Print every line exactly as it appears in the material below.

————

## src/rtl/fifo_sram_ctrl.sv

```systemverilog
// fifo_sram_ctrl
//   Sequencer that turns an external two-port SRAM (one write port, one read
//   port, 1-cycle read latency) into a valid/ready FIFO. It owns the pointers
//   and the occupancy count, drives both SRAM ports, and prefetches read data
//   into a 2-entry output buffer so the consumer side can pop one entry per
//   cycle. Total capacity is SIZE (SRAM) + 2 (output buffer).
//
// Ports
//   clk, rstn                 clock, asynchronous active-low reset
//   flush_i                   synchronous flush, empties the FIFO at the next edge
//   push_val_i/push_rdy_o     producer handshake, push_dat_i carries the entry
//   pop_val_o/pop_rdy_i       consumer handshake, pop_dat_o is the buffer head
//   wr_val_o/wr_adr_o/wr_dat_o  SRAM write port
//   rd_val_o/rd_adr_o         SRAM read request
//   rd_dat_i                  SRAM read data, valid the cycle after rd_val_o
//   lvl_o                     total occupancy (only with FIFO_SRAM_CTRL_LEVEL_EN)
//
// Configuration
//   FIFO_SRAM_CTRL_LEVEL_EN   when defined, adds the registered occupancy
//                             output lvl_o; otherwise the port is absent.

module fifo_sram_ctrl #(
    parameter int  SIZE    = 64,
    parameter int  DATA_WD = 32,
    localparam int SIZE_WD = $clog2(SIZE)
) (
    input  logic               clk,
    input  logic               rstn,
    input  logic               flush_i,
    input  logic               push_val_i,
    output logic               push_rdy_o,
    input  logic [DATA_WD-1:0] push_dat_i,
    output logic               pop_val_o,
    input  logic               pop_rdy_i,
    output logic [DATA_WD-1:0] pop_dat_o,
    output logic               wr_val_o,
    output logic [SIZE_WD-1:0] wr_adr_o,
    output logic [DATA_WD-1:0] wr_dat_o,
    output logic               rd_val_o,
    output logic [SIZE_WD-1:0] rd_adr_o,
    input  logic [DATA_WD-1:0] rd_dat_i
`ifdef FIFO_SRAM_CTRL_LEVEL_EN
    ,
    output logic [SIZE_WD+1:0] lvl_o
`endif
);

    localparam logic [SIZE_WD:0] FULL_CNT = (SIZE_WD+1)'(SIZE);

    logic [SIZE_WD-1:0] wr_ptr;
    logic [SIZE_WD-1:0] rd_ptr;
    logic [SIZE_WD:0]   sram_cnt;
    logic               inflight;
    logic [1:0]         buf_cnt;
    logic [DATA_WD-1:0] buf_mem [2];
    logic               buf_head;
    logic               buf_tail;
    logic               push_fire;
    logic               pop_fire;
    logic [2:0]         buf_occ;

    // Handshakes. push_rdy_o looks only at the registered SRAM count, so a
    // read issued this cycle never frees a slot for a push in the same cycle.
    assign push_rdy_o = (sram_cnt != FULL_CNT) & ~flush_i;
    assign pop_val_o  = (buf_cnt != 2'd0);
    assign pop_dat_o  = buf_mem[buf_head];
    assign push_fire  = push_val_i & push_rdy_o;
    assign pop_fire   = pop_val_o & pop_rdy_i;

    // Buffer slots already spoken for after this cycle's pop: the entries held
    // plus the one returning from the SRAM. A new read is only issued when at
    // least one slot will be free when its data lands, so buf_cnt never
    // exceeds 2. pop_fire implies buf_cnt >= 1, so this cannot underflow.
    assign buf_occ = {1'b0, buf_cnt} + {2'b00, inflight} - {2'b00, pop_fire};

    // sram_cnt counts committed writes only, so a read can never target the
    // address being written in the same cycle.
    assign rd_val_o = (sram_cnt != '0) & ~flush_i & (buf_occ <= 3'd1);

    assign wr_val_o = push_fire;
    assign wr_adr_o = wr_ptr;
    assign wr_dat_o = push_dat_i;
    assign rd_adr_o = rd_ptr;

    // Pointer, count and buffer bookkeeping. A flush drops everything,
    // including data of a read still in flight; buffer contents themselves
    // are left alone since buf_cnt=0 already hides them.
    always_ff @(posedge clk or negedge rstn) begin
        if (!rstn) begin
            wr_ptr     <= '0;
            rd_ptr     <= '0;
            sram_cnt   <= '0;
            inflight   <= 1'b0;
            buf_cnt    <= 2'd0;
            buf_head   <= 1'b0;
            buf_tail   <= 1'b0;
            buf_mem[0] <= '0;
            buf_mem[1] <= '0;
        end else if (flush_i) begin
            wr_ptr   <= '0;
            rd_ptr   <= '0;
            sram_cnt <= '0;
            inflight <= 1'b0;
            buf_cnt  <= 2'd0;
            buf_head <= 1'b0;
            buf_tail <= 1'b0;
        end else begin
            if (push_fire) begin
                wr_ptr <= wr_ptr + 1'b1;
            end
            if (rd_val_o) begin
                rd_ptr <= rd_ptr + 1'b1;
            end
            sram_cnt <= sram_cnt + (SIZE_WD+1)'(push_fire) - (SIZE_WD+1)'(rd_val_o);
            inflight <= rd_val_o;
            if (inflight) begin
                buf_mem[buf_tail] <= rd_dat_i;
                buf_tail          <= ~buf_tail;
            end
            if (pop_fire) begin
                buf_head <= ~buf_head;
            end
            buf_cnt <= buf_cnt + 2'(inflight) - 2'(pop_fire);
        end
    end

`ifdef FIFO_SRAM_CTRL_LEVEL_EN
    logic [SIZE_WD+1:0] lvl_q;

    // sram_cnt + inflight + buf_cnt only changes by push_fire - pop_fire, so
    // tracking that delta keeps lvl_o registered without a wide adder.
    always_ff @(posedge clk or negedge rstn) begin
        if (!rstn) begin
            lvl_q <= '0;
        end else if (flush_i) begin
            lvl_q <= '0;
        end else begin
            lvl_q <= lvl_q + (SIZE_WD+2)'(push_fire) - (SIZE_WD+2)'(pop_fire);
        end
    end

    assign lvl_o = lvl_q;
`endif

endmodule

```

————

**Answer section:**
## src/rtl/fifo_sram_ctrl.sv

```systemverilog
// fifo_sram_ctrl
//   Sequencer that turns an external two-port SRAM (one write port, one read
//   port, 1-cycle read latency) into a valid/ready FIFO. It owns the pointers
//   and the occupancy count, drives both SRAM ports, and prefetches read data
//   into a 2-entry output buffer so the consumer side can pop one entry per
//   cycle. Total capacity is SIZE (SRAM) + 2 (output buffer).
//
// Ports
//   clk, rstn                 clock, asynchronous active-low reset
//   flush_i                   synchronous flush, empties the FIFO at the next edge
//   push_val_i/push_rdy_o     producer handshake, push_dat_i carries the entry
//   pop_val_o/pop_rdy_i       consumer handshake, pop_dat_o is the buffer head
//   wr_val_o/wr_adr_o/wr_dat_o  SRAM write port
//   rd_val_o/rd_adr_o         SRAM read request
//   rd_dat_i                  SRAM read data, valid the cycle after rd_val_o
//   lvl_o                     total occupancy (only with FIFO_SRAM_CTRL_LEVEL_EN)
//
// Configuration
//   FIFO_SRAM_CTRL_LEVEL_EN   when defined, adds the registered occupancy
//                             output lvl_o; otherwise the port is absent.

module fifo_sram_ctrl #(
    parameter int  SIZE    = 64,
    parameter int  DATA_WD = 32,
    localparam int SIZE_WD = $clog2(SIZE)
) (
    input  logic               clk,
    input  logic               rstn,
    input  logic               flush_i,
    input  logic               push_val_i,
    output logic               push_rdy_o,
    input  logic [DATA_WD-1:0] push_dat_i,
    output logic               pop_val_o,
    input  logic               pop_rdy_i,
    output logic [DATA_WD-1:0] pop_dat_o,
    output logic               wr_val_o,
    output logic [SIZE_WD-1:0] wr_adr_o,
    output logic [DATA_WD-1:0] wr_dat_o,
    output logic               rd_val_o,
    output logic [SIZE_WD-1:0] rd_adr_o,
    input  logic [DATA_WD-1:0] rd_dat_i
`ifdef FIFO_SRAM_CTRL_LEVEL_EN
    ,
    output logic [SIZE_WD+1:0] lvl_o
`endif
);

    localparam logic [SIZE_WD:0] FULL_CNT = (SIZE_WD+1)'(SIZE);

    logic [SIZE_WD-1:0] wr_ptr;
    logic [SIZE_WD-1:0] rd_ptr;
    logic [SIZE_WD:0]   sram_cnt;
    logic               inflight;
    logic [1:0]         buf_cnt;
    logic [DATA_WD-1:0] buf_mem [2];
    logic               buf_head;
    logic               buf_tail;
    logic               push_fire;
    logic               pop_fire;
    logic [2:0]         buf_occ;

    // Handshakes. push_rdy_o looks only at the registered SRAM count, so a
    // read issued this cycle never frees a slot for a push in the same cycle.
    assign push_rdy_o = (sram_cnt != FULL_CNT) & ~flush_i;
    assign pop_val_o  = (buf_cnt != 2'd0);
    assign pop_dat_o  = buf_mem[buf_head];
    assign push_fire  = push_val_i & push_rdy_o;
    assign pop_fire   = pop_val_o & pop_rdy_i;

    // Buffer slots already spoken for after this cycle's pop: the entries held
    // plus the one returning from the SRAM. A new read is only issued when at
    // least one slot will be free when its data lands, so buf_cnt never
    // exceeds 2. pop_fire implies buf_cnt >= 1, so this cannot underflow.
    assign buf_occ = {1'b0, buf_cnt} + {2'b00, inflight} - {2'b00, pop_fire};

    // sram_cnt counts committed writes only, so a read can never target the
    // address being written in the same cycle.
    assign rd_val_o = (sram_cnt != '0) & ~flush_i & (buf_occ <= 3'd1);

    assign wr_val_o = push_fire;
    assign wr_adr_o = wr_ptr;
    assign wr_dat_o = push_dat_i;
    assign rd_adr_o = rd_ptr;

    // Pointer, count and buffer bookkeeping. A flush drops everything,
    // including data of a read still in flight; buffer contents themselves
    // are left alone since buf_cnt=0 already hides them.
    always_ff @(posedge clk or negedge rstn) begin
        if (!rstn) begin
            wr_ptr     <= '0;
            rd_ptr     <= '0;
            sram_cnt   <= '0;
            inflight   <= 1'b0;
            buf_cnt    <= 2'd0;
            buf_head   <= 1'b0;
            buf_tail   <= 1'b0;
            buf_mem[0] <= '0;
            buf_mem[1] <= '0;
        end else if (flush_i) begin
            wr_ptr   <= '0;
            rd_ptr   <= '0;
            sram_cnt <= '0;
            inflight <= 1'b0;
            buf_cnt  <= 2'd0;
            buf_head <= 1'b0;
            buf_tail <= 1'b0;
        end else begin
            if (push_fire) begin
                wr_ptr <= wr_ptr + 1'b1;
            end
            if (rd_val_o) begin
                rd_ptr <= rd_ptr + 1'b1;
            end
            sram_cnt <= sram_cnt + (SIZE_WD+1)'(push_fire) - (SIZE_WD+1)'(rd_val_o);
            inflight <= rd_val_o;
            if (inflight) begin
                buf_mem[buf_tail] <= rd_dat_i;
                buf_tail          <= ~buf_tail;
            end
            if (pop_fire) begin
                buf_head <= ~buf_head;
            end
            buf_cnt <= buf_cnt + 2'(inflight) - 2'(pop_fire);
        end
    end

`ifdef FIFO_SRAM_CTRL_LEVEL_EN
    logic [SIZE_WD+1:0] lvl_q;

    // sram_cnt + inflight + buf_cnt only changes by push_fire - pop_fire, so
    // tracking that delta keeps lvl_o registered without a wide adder.
    always_ff @(posedge clk or negedge rstn) begin
        if (!rstn) begin
            lvl_q <= '0;
        end else if (flush_i) begin
            lvl_q <= '0;
        end else begin
            lvl_q <= lvl_q + (SIZE_WD+2)'(push_fire) - (SIZE_WD+2)'(pop_fire);
        end
    end

    assign lvl_o = lvl_q;
`endif

endmodule

```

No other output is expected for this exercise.